WHAT IS REQUIRED =>
Report the lines of the material that carry the string "disconnect".

============================================================

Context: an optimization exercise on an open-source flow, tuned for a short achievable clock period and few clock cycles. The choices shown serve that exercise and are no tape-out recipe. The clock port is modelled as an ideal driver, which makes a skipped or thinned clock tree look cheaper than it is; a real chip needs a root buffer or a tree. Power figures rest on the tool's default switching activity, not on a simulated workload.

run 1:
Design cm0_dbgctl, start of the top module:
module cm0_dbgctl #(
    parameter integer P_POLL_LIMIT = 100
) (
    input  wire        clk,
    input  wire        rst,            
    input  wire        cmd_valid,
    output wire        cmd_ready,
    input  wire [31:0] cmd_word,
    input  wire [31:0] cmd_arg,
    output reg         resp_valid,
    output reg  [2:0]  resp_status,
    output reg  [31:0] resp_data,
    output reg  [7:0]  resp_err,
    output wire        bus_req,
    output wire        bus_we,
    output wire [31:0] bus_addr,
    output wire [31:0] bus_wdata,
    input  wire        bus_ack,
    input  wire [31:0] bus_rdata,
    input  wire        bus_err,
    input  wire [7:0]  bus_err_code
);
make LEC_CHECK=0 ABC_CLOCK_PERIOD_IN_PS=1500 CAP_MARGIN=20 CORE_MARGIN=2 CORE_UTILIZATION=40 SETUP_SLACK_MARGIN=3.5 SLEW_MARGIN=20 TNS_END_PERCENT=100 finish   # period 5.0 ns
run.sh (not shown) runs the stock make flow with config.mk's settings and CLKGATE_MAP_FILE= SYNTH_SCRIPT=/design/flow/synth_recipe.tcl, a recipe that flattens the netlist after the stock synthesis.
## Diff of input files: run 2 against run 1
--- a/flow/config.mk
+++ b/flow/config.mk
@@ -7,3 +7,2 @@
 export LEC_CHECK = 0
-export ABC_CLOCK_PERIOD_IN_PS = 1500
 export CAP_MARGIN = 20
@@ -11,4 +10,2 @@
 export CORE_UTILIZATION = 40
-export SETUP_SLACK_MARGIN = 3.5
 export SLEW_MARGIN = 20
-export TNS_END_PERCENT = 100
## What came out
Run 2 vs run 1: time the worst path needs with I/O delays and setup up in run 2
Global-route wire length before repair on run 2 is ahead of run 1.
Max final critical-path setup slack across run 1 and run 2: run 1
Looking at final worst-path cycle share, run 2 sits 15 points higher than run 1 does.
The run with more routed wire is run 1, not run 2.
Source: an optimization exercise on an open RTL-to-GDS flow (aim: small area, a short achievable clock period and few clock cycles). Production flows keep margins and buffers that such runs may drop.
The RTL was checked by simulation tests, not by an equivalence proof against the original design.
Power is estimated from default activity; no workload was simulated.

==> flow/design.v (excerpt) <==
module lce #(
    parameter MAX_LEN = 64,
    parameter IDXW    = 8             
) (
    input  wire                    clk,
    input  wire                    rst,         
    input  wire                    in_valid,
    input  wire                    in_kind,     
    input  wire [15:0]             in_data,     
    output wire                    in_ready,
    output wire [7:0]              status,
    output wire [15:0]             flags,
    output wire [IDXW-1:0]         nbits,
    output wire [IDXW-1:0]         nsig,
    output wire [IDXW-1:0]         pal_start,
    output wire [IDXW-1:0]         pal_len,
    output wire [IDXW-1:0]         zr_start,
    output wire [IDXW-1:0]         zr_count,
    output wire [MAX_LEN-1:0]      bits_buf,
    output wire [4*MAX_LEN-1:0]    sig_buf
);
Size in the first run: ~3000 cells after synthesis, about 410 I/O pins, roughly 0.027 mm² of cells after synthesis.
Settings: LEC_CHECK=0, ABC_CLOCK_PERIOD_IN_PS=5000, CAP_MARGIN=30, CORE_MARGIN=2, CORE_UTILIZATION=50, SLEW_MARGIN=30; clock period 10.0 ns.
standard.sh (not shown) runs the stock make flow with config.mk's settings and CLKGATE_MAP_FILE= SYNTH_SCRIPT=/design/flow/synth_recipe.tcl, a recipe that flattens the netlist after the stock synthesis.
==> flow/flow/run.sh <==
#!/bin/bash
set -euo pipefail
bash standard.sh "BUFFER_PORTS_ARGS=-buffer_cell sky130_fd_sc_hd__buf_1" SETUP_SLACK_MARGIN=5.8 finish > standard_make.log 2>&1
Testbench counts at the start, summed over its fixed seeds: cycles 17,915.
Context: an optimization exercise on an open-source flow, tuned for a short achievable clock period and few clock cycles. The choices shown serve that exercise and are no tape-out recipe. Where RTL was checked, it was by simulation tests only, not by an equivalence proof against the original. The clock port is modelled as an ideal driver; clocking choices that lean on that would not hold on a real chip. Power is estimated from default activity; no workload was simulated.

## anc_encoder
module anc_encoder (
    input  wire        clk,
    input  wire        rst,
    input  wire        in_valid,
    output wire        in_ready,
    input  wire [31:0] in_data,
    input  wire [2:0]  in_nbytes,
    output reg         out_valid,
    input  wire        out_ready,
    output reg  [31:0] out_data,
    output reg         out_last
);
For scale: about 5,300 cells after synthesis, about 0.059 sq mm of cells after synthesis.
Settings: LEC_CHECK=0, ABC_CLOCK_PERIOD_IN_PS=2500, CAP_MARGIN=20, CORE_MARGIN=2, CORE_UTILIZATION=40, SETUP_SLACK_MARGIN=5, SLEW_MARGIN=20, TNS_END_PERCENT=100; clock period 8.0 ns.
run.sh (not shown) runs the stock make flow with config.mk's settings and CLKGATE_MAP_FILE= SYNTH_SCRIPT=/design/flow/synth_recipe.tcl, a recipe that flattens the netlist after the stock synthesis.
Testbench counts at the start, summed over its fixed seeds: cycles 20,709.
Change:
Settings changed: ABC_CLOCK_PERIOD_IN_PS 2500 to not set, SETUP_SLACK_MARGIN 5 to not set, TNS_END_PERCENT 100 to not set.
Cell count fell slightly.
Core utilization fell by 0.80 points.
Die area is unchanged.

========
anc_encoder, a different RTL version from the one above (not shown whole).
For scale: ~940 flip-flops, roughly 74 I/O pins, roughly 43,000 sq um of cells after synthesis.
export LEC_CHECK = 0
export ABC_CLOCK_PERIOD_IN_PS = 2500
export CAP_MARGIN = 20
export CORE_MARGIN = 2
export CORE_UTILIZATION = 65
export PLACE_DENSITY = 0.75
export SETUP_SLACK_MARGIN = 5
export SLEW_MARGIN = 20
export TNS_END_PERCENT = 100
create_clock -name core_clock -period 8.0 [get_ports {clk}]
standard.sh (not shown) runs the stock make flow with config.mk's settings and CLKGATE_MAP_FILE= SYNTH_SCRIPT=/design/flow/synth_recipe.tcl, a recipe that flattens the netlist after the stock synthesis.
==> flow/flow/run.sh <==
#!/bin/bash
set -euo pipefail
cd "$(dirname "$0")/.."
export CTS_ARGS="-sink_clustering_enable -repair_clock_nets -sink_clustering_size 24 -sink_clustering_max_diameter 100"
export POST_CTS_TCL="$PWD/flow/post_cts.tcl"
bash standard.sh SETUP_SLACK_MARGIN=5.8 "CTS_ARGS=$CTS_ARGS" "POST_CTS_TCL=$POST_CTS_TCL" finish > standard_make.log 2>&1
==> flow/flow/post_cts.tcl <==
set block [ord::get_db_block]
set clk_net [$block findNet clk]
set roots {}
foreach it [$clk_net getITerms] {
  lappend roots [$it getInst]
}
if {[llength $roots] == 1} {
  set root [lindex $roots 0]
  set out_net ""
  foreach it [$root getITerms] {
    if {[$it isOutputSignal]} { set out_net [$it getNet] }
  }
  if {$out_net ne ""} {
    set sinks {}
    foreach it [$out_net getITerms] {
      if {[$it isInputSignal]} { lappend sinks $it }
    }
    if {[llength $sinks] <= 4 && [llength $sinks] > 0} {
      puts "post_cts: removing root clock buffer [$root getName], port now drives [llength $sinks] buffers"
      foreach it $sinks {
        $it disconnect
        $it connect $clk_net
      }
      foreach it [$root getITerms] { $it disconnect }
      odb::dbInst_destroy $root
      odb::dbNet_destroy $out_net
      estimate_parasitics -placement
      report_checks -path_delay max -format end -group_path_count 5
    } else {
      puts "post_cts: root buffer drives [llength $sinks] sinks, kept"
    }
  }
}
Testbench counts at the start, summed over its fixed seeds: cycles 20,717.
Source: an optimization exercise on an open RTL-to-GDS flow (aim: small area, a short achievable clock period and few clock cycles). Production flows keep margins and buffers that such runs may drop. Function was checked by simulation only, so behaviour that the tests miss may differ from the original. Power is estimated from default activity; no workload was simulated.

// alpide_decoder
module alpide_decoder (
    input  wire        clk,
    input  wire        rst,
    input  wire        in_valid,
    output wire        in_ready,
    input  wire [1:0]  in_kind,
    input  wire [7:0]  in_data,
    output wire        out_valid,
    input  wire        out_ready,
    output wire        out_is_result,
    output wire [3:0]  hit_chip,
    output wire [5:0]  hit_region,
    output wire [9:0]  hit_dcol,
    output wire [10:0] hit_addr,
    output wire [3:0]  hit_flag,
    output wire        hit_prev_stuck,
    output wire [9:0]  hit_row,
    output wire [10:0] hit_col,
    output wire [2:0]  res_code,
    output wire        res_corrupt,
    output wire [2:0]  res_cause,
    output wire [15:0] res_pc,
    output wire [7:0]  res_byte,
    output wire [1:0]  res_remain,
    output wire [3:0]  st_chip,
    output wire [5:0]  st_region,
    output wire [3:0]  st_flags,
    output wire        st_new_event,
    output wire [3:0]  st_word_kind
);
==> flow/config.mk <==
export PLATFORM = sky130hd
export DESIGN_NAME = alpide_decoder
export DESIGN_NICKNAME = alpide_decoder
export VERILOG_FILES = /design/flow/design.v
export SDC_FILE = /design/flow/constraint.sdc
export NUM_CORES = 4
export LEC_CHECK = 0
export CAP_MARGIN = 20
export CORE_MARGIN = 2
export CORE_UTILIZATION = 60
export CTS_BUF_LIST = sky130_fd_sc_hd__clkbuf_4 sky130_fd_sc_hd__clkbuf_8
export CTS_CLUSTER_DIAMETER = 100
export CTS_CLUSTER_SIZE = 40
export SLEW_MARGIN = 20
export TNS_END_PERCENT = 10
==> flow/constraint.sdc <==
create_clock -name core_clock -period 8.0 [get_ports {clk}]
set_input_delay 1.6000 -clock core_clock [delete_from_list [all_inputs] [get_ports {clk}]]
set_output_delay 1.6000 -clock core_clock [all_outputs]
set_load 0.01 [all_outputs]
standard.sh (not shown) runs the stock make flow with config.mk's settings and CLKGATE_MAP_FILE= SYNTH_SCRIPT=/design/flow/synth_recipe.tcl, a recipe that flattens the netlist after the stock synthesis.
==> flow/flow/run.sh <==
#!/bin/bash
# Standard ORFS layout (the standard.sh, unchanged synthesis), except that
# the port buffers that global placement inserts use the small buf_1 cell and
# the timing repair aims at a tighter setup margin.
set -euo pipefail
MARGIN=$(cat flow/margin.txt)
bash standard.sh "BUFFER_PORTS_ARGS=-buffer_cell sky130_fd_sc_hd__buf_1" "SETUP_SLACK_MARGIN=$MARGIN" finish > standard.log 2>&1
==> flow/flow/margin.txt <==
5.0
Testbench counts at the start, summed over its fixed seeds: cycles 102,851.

============================================================

RESPONSE TO THIS TASK =>
        $it disconnect
      foreach it [$root getITerms] { $it disconnect }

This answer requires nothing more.